[发明专利]分离的二聚体成纤维细胞激活蛋白α及其用途

说明书

相关申请

本申请是1994年4月20日提交的未决流水号08/230,491(列入本文参考文献供参考)的部分持续申请。

发明领域

本发明涉及与癌症组织和反应性肿瘤基质细胞相关的某种分子。本发明更具体地涉及成纤维细胞激活蛋白α(下文称之为“FAPα”)分子。先前已通过免疫化学方法鉴定出此分子的单体形式，但仍未分离或克隆出编码该分子的核酸分子，也未鉴定出其二聚体形式，而这些正是本发明的特征。通过煮沸样品的SDS-PAGE测定出单体蛋白质的分子量约为88-95KDa，通过未煮沸样品的SDS-PAGE测定出二聚体的分子量约为170KDa。FAPα的特征在于：它与特征性膜结合酶共享很多特征和特性，这很强烈地暗示它也是膜结合酶。为本发明主要部分的核酸分子既可用于表达FAPα之细胞的探针，也可作为重组生产该蛋白质的起始物质。FAPα蛋白则可用于生产特异于该蛋白质的单克隆抗体，因此是其自身有用的诊断试剂。它们也有另外的用途，包括如本文所述的与酶功能相关的用途。

背景和现有技术

上皮癌症的侵染性生长与支持基质中特征性的细胞和分子变化相关。例如，上皮癌症诱导肿瘤血管的形成，反应性肿瘤基质成纤维细胞的征集，淋巴和吞噬细胞的浸润，肽介体和蛋白酶解酶的释放，和经改变的细胞外基质(ECM)的产生。例见Folkman,Adv.Cancer Res,43:175-203(1985)；Basset等，自然，348:699-704(1990)；Denekamp等，Cancer Metastasis Rev,9:267-282(1990)；Cullen等，癌症研究，51:4978-4985(1991)；Dvorak等，癌症细胞，3:77-85(1991)；Liotta等，癌症研究，51:5054s-5059s(1991)；Garin-Chesa等，组织化学及细胞化学杂志，37:1767-1776(1989)。在几种普通组织学类型的上皮癌症中，基质高度一致的分子特征可诱导成纤维细胞激活蛋白(FAPα)，该蛋白是细胞表面的糖蛋白，最初通过单克隆抗体mAb F19发现该蛋白M_r观测值为95,000，所述单充隆抗体是抗增殖培养的成纤维细胞产生的。例见Rettig等，癌症研究，46:6406-6412(1986)；Rettig等，美国国家科学院院刊(Proc.Natl.Acad.Sci.USA),85:3110-3114(1988)；Garin-Chesa等，Proc.Natl.Acad.Sci.USA,87:7235-7239(1990)；Rettig等，癌症研究，53:3327-3335(1993)。这四篇文献的全文列入本文作为参考。
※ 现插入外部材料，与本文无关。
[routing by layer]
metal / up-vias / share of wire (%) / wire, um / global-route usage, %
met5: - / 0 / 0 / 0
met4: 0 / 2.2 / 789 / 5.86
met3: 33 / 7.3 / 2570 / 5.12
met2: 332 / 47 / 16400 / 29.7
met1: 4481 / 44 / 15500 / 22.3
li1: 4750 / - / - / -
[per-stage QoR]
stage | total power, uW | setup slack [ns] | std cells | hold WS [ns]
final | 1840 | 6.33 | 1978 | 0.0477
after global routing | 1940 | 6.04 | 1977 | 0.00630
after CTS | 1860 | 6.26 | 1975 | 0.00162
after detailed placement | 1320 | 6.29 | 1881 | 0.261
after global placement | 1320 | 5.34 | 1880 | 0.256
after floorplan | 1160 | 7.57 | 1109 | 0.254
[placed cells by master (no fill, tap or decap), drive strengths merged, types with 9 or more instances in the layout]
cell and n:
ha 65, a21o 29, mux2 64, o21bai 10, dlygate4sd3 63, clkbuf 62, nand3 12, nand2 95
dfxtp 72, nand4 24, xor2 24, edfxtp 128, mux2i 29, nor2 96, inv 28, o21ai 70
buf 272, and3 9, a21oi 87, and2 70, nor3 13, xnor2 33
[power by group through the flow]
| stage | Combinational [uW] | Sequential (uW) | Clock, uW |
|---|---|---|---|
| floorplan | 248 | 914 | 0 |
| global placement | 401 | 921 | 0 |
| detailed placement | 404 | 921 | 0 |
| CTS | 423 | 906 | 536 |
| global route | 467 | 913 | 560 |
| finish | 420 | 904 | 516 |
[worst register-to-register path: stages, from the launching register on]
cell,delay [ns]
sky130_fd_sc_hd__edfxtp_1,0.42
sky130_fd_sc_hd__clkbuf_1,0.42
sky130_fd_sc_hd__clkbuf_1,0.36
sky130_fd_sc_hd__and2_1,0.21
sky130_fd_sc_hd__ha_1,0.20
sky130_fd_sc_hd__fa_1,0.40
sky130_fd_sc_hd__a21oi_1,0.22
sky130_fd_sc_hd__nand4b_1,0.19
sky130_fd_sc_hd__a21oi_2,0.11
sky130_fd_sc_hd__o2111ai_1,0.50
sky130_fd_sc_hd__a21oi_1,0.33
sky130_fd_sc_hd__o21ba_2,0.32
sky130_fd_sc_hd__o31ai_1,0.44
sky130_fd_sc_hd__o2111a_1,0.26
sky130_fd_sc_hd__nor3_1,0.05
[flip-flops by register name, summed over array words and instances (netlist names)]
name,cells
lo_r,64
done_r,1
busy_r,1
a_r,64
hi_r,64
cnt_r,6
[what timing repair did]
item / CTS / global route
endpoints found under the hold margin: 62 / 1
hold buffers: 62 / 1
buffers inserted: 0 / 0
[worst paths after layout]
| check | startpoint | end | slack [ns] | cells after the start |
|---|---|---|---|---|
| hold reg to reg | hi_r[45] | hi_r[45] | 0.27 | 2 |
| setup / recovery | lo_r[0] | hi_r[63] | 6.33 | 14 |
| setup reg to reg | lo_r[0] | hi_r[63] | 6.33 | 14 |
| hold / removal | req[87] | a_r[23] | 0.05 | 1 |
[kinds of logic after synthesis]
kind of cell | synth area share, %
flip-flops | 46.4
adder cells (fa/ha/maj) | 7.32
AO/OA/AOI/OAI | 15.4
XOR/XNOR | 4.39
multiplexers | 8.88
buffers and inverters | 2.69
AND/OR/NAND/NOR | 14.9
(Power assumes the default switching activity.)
<file path="config.mk">
export PLATFORM = sky130hd
export DESIGN_NAME = pca_front
export DESIGN_NICKNAME = d
export VERILOG_FILES = /design/src/pearson_correlation_accumulator_assert.svh /design/src/pca_pkg.sv /design/src/pca_front.sv
export SDC_FILE = /design/constraint.sdc
export NUM_CORES = 2
export LEC_CHECK = 0
export BUFFER_PORTS_ARGS = -buffer_cell sky130_fd_sc_hd__buf_2
export CAP_MARGIN = 20
export CORE_ASPECT_RATIO = 1.2
export CORE_MARGIN = 2
export CORE_UTILIZATION = 50
export CTS_CLUSTER_DIAMETER = 150
export DETAILED_ROUTE_END_ITERATION = 8
export GPL_TIMING_DRIVEN = 1
export PLACE_DENSITY_LB_ADDON = 0.2
export SLEW_MARGIN = 20
export SYNTH_ARGS = -nofsm -noshare
export SYNTH_HDL_FRONTEND = slang
export SYNTH_SLANG_ARGS = --single-unit
</file>
<file path="constraint.sdc">
create_clock -name clk -period 10.5 [get_ports clk]
set_input_delay 1.05 -clock clk [delete_from_list [all_inputs] [get_ports clk]]
set_output_delay 1.05 -clock clk [all_outputs]
set_load 0.01 [all_outputs]
</file>
<file path="src/pearson_correlation_accumulator_assert.svh">
// ---------------------------------------------------------------------------
// Pearson correlation accumulator assertion macros
// Concurrent check wrappers clocked on clk, with and without reset masking.
// ---------------------------------------------------------------------------
`ifndef PEARSON_CORRELATION_ACCUMULATOR_ASSERT_SVH
`define PEARSON_CORRELATION_ACCUMULATOR_ASSERT_SVH

// check while out of reset
`define PCA_CHECK(lbl, prop, msg) \
  lbl: assert property (@(posedge clk) disable iff (!rst_n) prop) else $error(msg);

// check at every edge, reset included
`define PCA_CHECK_ALWAYS(lbl, prop, msg) \
  lbl: assert property (@(posedge clk) prop) else $error(msg);

`endif

</file>
<file path="src/pca_pkg.sv">
// ---------------------------------------------------------------------------
// Pearson correlation accumulator package
// Widths, accumulator snapshot type and multiplier handshake types.
// ---------------------------------------------------------------------------
`default_nettype none

package pca_pkg;

  localparam int SAMPLE_W    = 16;
  localparam int MAX_SAMPLES = 65536;
  localparam int CNT_W       = $clog2(MAX_SAMPLES + 1);
  localparam int SUM_W       = 32;
  localparam int SQ_W        = 47;
  localparam int XY_W        = 48;
  localparam int RHO_W       = 16;
  localparam int MUL_W       = 64;
  localparam int PROD_W      = 2 * MUL_W;
  localparam int MCNT_W      = $clog2(MUL_W);
  localparam int NUM_W       = MUL_W + 2;
  localparam int QUO_W       = 31;
  localparam int ROOT_W      = 16;
  localparam int RAD_W       = 2 * ROOT_W;
  localparam int SREM_W      = ROOT_W + 2;
  localparam int IN_DATA_W   = 2 * SAMPLE_W;
  localparam int OUT_DATA_W  = 40;

  typedef struct packed {
    logic [CNT_W-1:0]        n;
    logic signed [SUM_W-1:0] sx;
    logic signed [SUM_W-1:0] sy;
    logic [SQ_W-1:0]         sxx;
    logic [SQ_W-1:0]         syy;
    logic signed [XY_W-1:0]  sxy;
    logic                    ovf;
  } acc_t;

  typedef struct packed {
    logic             start;
    logic [MUL_W-1:0] a;
    logic [MUL_W-1:0] b;
  } mul_req_t;

  typedef struct packed {
    logic busy;
    logic done;
  } mul_sts_t;

  typedef struct packed {
    logic full;
    logic empty;
  } fifo_sts_t;

endpackage

`default_nettype wire

</file>
<file path="src/pca_front.sv">
// ---------------------------------------------------------------------------
// Pearson correlation accumulator front end
// Takes sample pairs, accumulates count, sums, squares and cross products.
// ---------------------------------------------------------------------------
`default_nettype none

module pca_front import pca_pkg::*; (
  input  wire logic                 clk,
  input  wire logic                 rst_n,
  input  wire logic                 in_tvalid,
  output logic                      in_tready,
  input  wire logic [IN_DATA_W-1:0] in_tdata,  // obs_value, pred_value
  input  wire logic [1:0]           in_tuser,  // obs_valid, pred_valid
  input  wire logic                 in_tlast,  // last_pair
  input  wire fifo_sts_t            q_sts,
  output logic                      push,
  output acc_t                      push_data
);

  acc_t                       acc_r;
  acc_t                       acc_nxt;
  logic                       fire;
  logic signed [SAMPLE_W-1:0] x;
  logic signed [SAMPLE_W-1:0] y;
  logic signed [SUM_W-1:0]    xx;
  logic signed [SUM_W-1:0]    yy;
  logic signed [SUM_W-1:0]    xy;

  assign in_tready = !q_sts.full;
  assign fire      = in_tvalid && in_tready;
  assign x         = $signed(in_tdata[SAMPLE_W-1:0]);
  assign y         = $signed(in_tdata[IN_DATA_W-1:SAMPLE_W]);
  assign xx        = x * x;
  assign yy        = y * y;
  assign xy        = x * y;

  always_comb begin
    acc_nxt = acc_r;
    if (fire && in_tuser[0] && in_tuser[1]) begin
      if (acc_r.n == CNT_W'(MAX_SAMPLES)) begin
        acc_nxt.ovf = 1'b1;
      end else begin
        acc_nxt.n   = acc_r.n + CNT_W'(1);
        acc_nxt.sx  = acc_r.sx + SUM_W'(x);
        acc_nxt.sy  = acc_r.sy + SUM_W'(y);
        acc_nxt.sxx = acc_r.sxx + SQ_W'($unsigned(xx));
        acc_nxt.syy = acc_r.syy + SQ_W'($unsigned(yy));
        acc_nxt.sxy = acc_r.sxy + XY_W'(xy);
      end
    end
  end

  assign push      = fire && in_tlast;
  assign push_data = acc_nxt;

  always_ff @(posedge clk) begin
    if (!rst_n) begin
      acc_r <= '0;
    end else if (push) begin
      acc_r <= '0;
    end else begin
      acc_r <= acc_nxt;
    end
  end

endmodule

`default_nettype wire

</file>
==> impl_metrics.py <==
metrics = {
    "timing": {
        "maxSlewHeadroom_pct": 28.4,
        "hold_viol": 0,
        "slew_violations": 0,
        "clock-skew-final_ns": 0.0282,
        "fmax_mhz": 99.1,
        "period_share_pct": 96.1,
        "finalSetupViolCount": 0,
        "tightest_slew_ns": 1.07,
        "period_minus_slack_ns": 10.09,
    },
    "synthesis": {
        "synthArstFlopShare_pct": 0,
        "synthesis.instances": 5318,
        "yosysSeqAreaShare_pct": 9.68,
        "avgSynthCellArea_um2": 8.71,
        "synth_cell_type_count": 95,
        "yosys_warnings": 0,
        "synthesis.nets": 6632,
        "yosys_register_bits": 224,
        "synthesis.area_um2": 46300,
        "synth_edf_count": 0,
        "synth_ff_type": "dfxtp_1",
    },
    "floorplanning": {
        "ios": 266,
        "die_h_um": 337,
        "die_w_um": 282,
        "rows": 122,
        "initial_utilization_pct": 50.3,
        "dieArea_um2": 95100,
        "coreArea_um2": 92000,
    },
    "cts": {
        "cts_tree": "built",
        "cts_max_level": 1,
        "root_buffer": "clkbuf_16",
        "clockBufferDepth": 3,
        "hold_buffers": 0,
        "cts_buffers": 28,
        "clk_pin_slew_ns": 0.06,
        "numClockSinks": 224,
        "clock_latency_ns": 0.62,
    },
    "route": {
        "drc": 0,
        "dr.pass1.iters": 6,
        "routed_via_density": 5.28,
        "first_iter_violations": 1958,
        "vias": 35900,
        "ant_nets": 0,
        "finalWirelength_mm": 121,
        "wl_per_cell_um": 17.8,
    },
    "worst_setup_path": {
        "cp-end-kind": "primary output",
        "critPathKind": "in2out",
        "critical_path_required_ns": 9.45,
        "start_kind": "input port",
        "critPathMaxFanout": 12,
        "cp_slowest_stage_delay_ns": 0.55,
        "cpMostUsedCell": "fa_1",
        "arrival_ns": 9.04,
        "critical_path.slowest_cell": "fa_1",
        "ff2ff_path_depth": 19,
    },
    "hold_path": {
        "holdPathStages": 2,
        "min_path_type": "reg2reg",
    },
    "cells_and_area": {
        "fin_cells": 6809,
        "largestRegisters": "acc_r x224",
        "nets": 6859,
        "largest_register_ffs": 224,
        "drive_above_1_share_pct": 9.84,
        "largest-register": "acc_r",
        "area_delta_synth_final_pct": 9.21,
    },
    "global_route": {
        "grt_util_all_layers_pct": 26.4,
        "grt_first_pass_wirelength_mm": 198,
        "grt-ovfl-total": 0,
        "antenna_found_initial": 3,
        "grt_pass1_vias": 37900,
        "grt_max_degree": 98,
    },
    "run_status": {
        "status": "completed",
    },
    "placed_design": {
        "post-place-cells": 6750,
        "dpl.hpwl_mm": 101,
        "gp_congestion": 0.894,
        "io_buffers": 264,
    },
    "job": {
        "maxCapViolCount": 0,
    },
}
[per-stage QoR]
stage	instance area (um^2)	hold WS, ns	setup TNS [ns]	worst slack [ns]	util, %
after floorplan	46300	0.458	0	0.828	-
after global placement	49400	0.469	0	0.248	53.7
after detailed placement	49400	0.474	0	0.264	53.7
after CTS	50500	0.482	0	0.213	54.8
after global routing	50600	0.505	-0.00737	-0.00737	55.0
final	50600	0.480	0	0.409	55.0
[cell families (layout without fill, tap and decap cells)]
| kind of cell | after synthesis | after routing | synth area share, % |
|---|---|---|---|
| AO/OA/AOI/OAI | 810 | 810 | 11.5 |
| multiplexers | 30 | 30 | 0.710 |
| other | 0 | 2 | 0 |
| buffers and inverters | 1219 | 1468 | 9.89 |
| adder cells (fa/ha/maj) | 1274 | 1274 | 48.0 |
| AND/OR/NAND/NOR | 1492 | 1492 | 15.2 |
| XOR/XNOR | 269 | 269 | 5.08 |
| flip-flops | 224 | 224 | 9.68 |
[layer usage]
metal	track usage [%]	up-vias	part of all wire (%)	wire, um
li1	-	17200	-	-
met1	32.8	17800	40	48800
met2	47.7	759	52	62700
met3	3.48	179	5.2	6260
met4	7.85	2	3.0	3610
met5	0	-	0.013	16
[Yosys cell counts, drive strengths merged (23+ instances only)]
cell	n	area (um^2)
inv	1016	3810
fa	838	16800
nand2	687	2580
ha	436	5460
and2	287	1800
a21oi	264	1330
dfxtp	224	4480
nor2	215	807
xnor2	196	1720
o21ai	180	912
clkbuf	175	657
a21o	124	931
nand3	76	395
xor2	73	639
nor3	40	205
nand2b	36	225
and3	33	206
o21a	32	241
nand4	28	175
o21bai	28	210
o31ai	27	254
a31oi	26	205
mux2	23	259
[worst max-delay path, delay by kind of cell]
kind	cells	cell delay (ns)
xor gates and xnor gates	2	0.32
and+or+nand+nor	6	1.50
buffers and inverters	5	0.58
adders and majority gates	8	3.69
AOI/OAI and AO/OA	9	1.89
[cell type report]
| cell class | instances | area [um^2] |
|---|---|---|
| fill | 8574 | 41400 |
| sequential | 224 | 4480 |
| clock inverter | 22 | 315 |
| inverter | 1022 | 3840 |
| timing repair buffer | 394 | 2370 |
| multi-input combinational | 3875 | 37300 |
| tap | 1240 | 1550 |
| clock buffer | 30 | 708 |
| antenna | 2 | 5.00 |
[layout by cell type (no fill, tap or decap), types with 8 or more instances in the layout]
| master | synthesis | routed |
|---|---|---|
| and3_1 | 33 | 33 |
| fa_1 | 838 | 836 |
| dfxtp_1 | 224 | 224 |
| ha_1 | 436 | 436 |
| nor3_1 | 39 | 39 |
| xnor2_1 | 196 | 196 |
| nor2b_1 | 22 | 22 |
| buf_4 | 0 | 129 |
| a21oi_1 | 263 | 263 |
| and2_1 | 287 | 286 |
| nand4_1 | 28 | 28 |
| o31ai_1 | 22 | 22 |
| nand3_1 | 73 | 73 |
| buf_2 | 5 | 249 |
| inv_1 | 1014 | 1014 |
| or2_2 | 14 | 14 |
| xor2_1 | 73 | 73 |
| o21ai_0 | 164 | 164 |
| a31oi_1 | 22 | 22 |
| a211oi_1 | 19 | 19 |
| nand2b_1 | 36 | 35 |
| o21ai_1 | 13 | 13 |
| o211ai_1 | 9 | 9 |
| nand2_1 | 687 | 685 |
| or3_1 | 16 | 16 |
| a41oi_1 | 10 | 9 |
| o21bai_1 | 28 | 28 |
| clkbuf_16 | 0 | 28 |
| and4_1 | 8 | 8 |
| o21a_1 | 31 | 31 |
| mux2_2 | 23 | 23 |
| a21o_1 | 124 | 124 |
| nor2_1 | 215 | 214 |
| clkbuf_4 | 0 | 9 |
| a31o_2 | 11 | 11 |
[timing repair]
action                     CTS  global route
setup endpoints to repair    0            35
buffers inserted             0             5
gates resized for setup      0            38
[path summary, 6_finish.rpt]
path / startpoint / endpoint / slack (ns)
setup / recovery: in_tdata[11] / push_data[140] / 0.41
setup reg to reg: acc_r[16]$_SDFF_PP0_ / acc_r[46]$_SDFF_PP0_ / 4.48
hold reg to reg: acc_r[170]$_SDFF_PP0_ / acc_r[170]$_SDFF_PP0_ / 0.48
hold / removal: acc_r[170]$_SDFF_PP0_ / acc_r[170]$_SDFF_PP0_ / 0.48
Power is left out: the tool's default activity adds up to more than one toggle a clock period on the data nets, which glitch-free logic cannot reach.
上述文献提到的那些免疫组化研究已表明在某些正常的胎儿间充质组织中瞬时表达了FAPα，但正常的成人组织一般是FAPα^-。类似地，恶性的上皮，神经和造血细胞一般是FAPα^-。然而，大多数普通类型的上皮癌症，包括＞90％的乳腺，肺，皮肤，胰腺和结肠癌含有丰富的FAPα⁺反应性基质成纤维细胞。Garin-Chesa等，Proc.Natl.Acad.Sci.USA,87:7235-7239(1990)。FAPα⁺肿瘤基质成纤维细胞几乎恒定地与肿瘤血管相伴随，形成在肿瘤毛细血管内皮和恶性上皮细胞簇的基本方位之间插入的不同的细胞分隔间。尽管在原发性和转移性癌症中都发现了FAPα⁺基质成纤维细胞，但良性的和前恶性的上皮损害，如乳腺和结肠腺瘤的纤维腺瘤几乎不含FAPα⁺基质细胞。与FAPα在上皮肿瘤的基质特异性定位形成对照的是：大部分骨和软组织肉瘤的恶性细胞中表达了FAPα(Rettig等，Proc.Natl.Acad.Sci.USA,85:3110-3114(1988))。最终，在愈合伤口的肉芽组织中已检测到FAPα+成纤维细胞(Garin-Chesa等，文献同上)。基于FAPα在正常组织中的限制性分布模式及其在多种上皮癌症之支持基质中的一致表达，已在转移性结肠癌患者体内开始用¹³¹I-标记的mAb F19进行临床试验(Welt等，Proc.Am.AssocCancer Res,33:319(1992)；Welt等，J.Clin.Oncol,12:1561-1571(1994))以研究用于上皮癌症之免疫检测和免疫治疗的“肿瘤基质靶向”概念。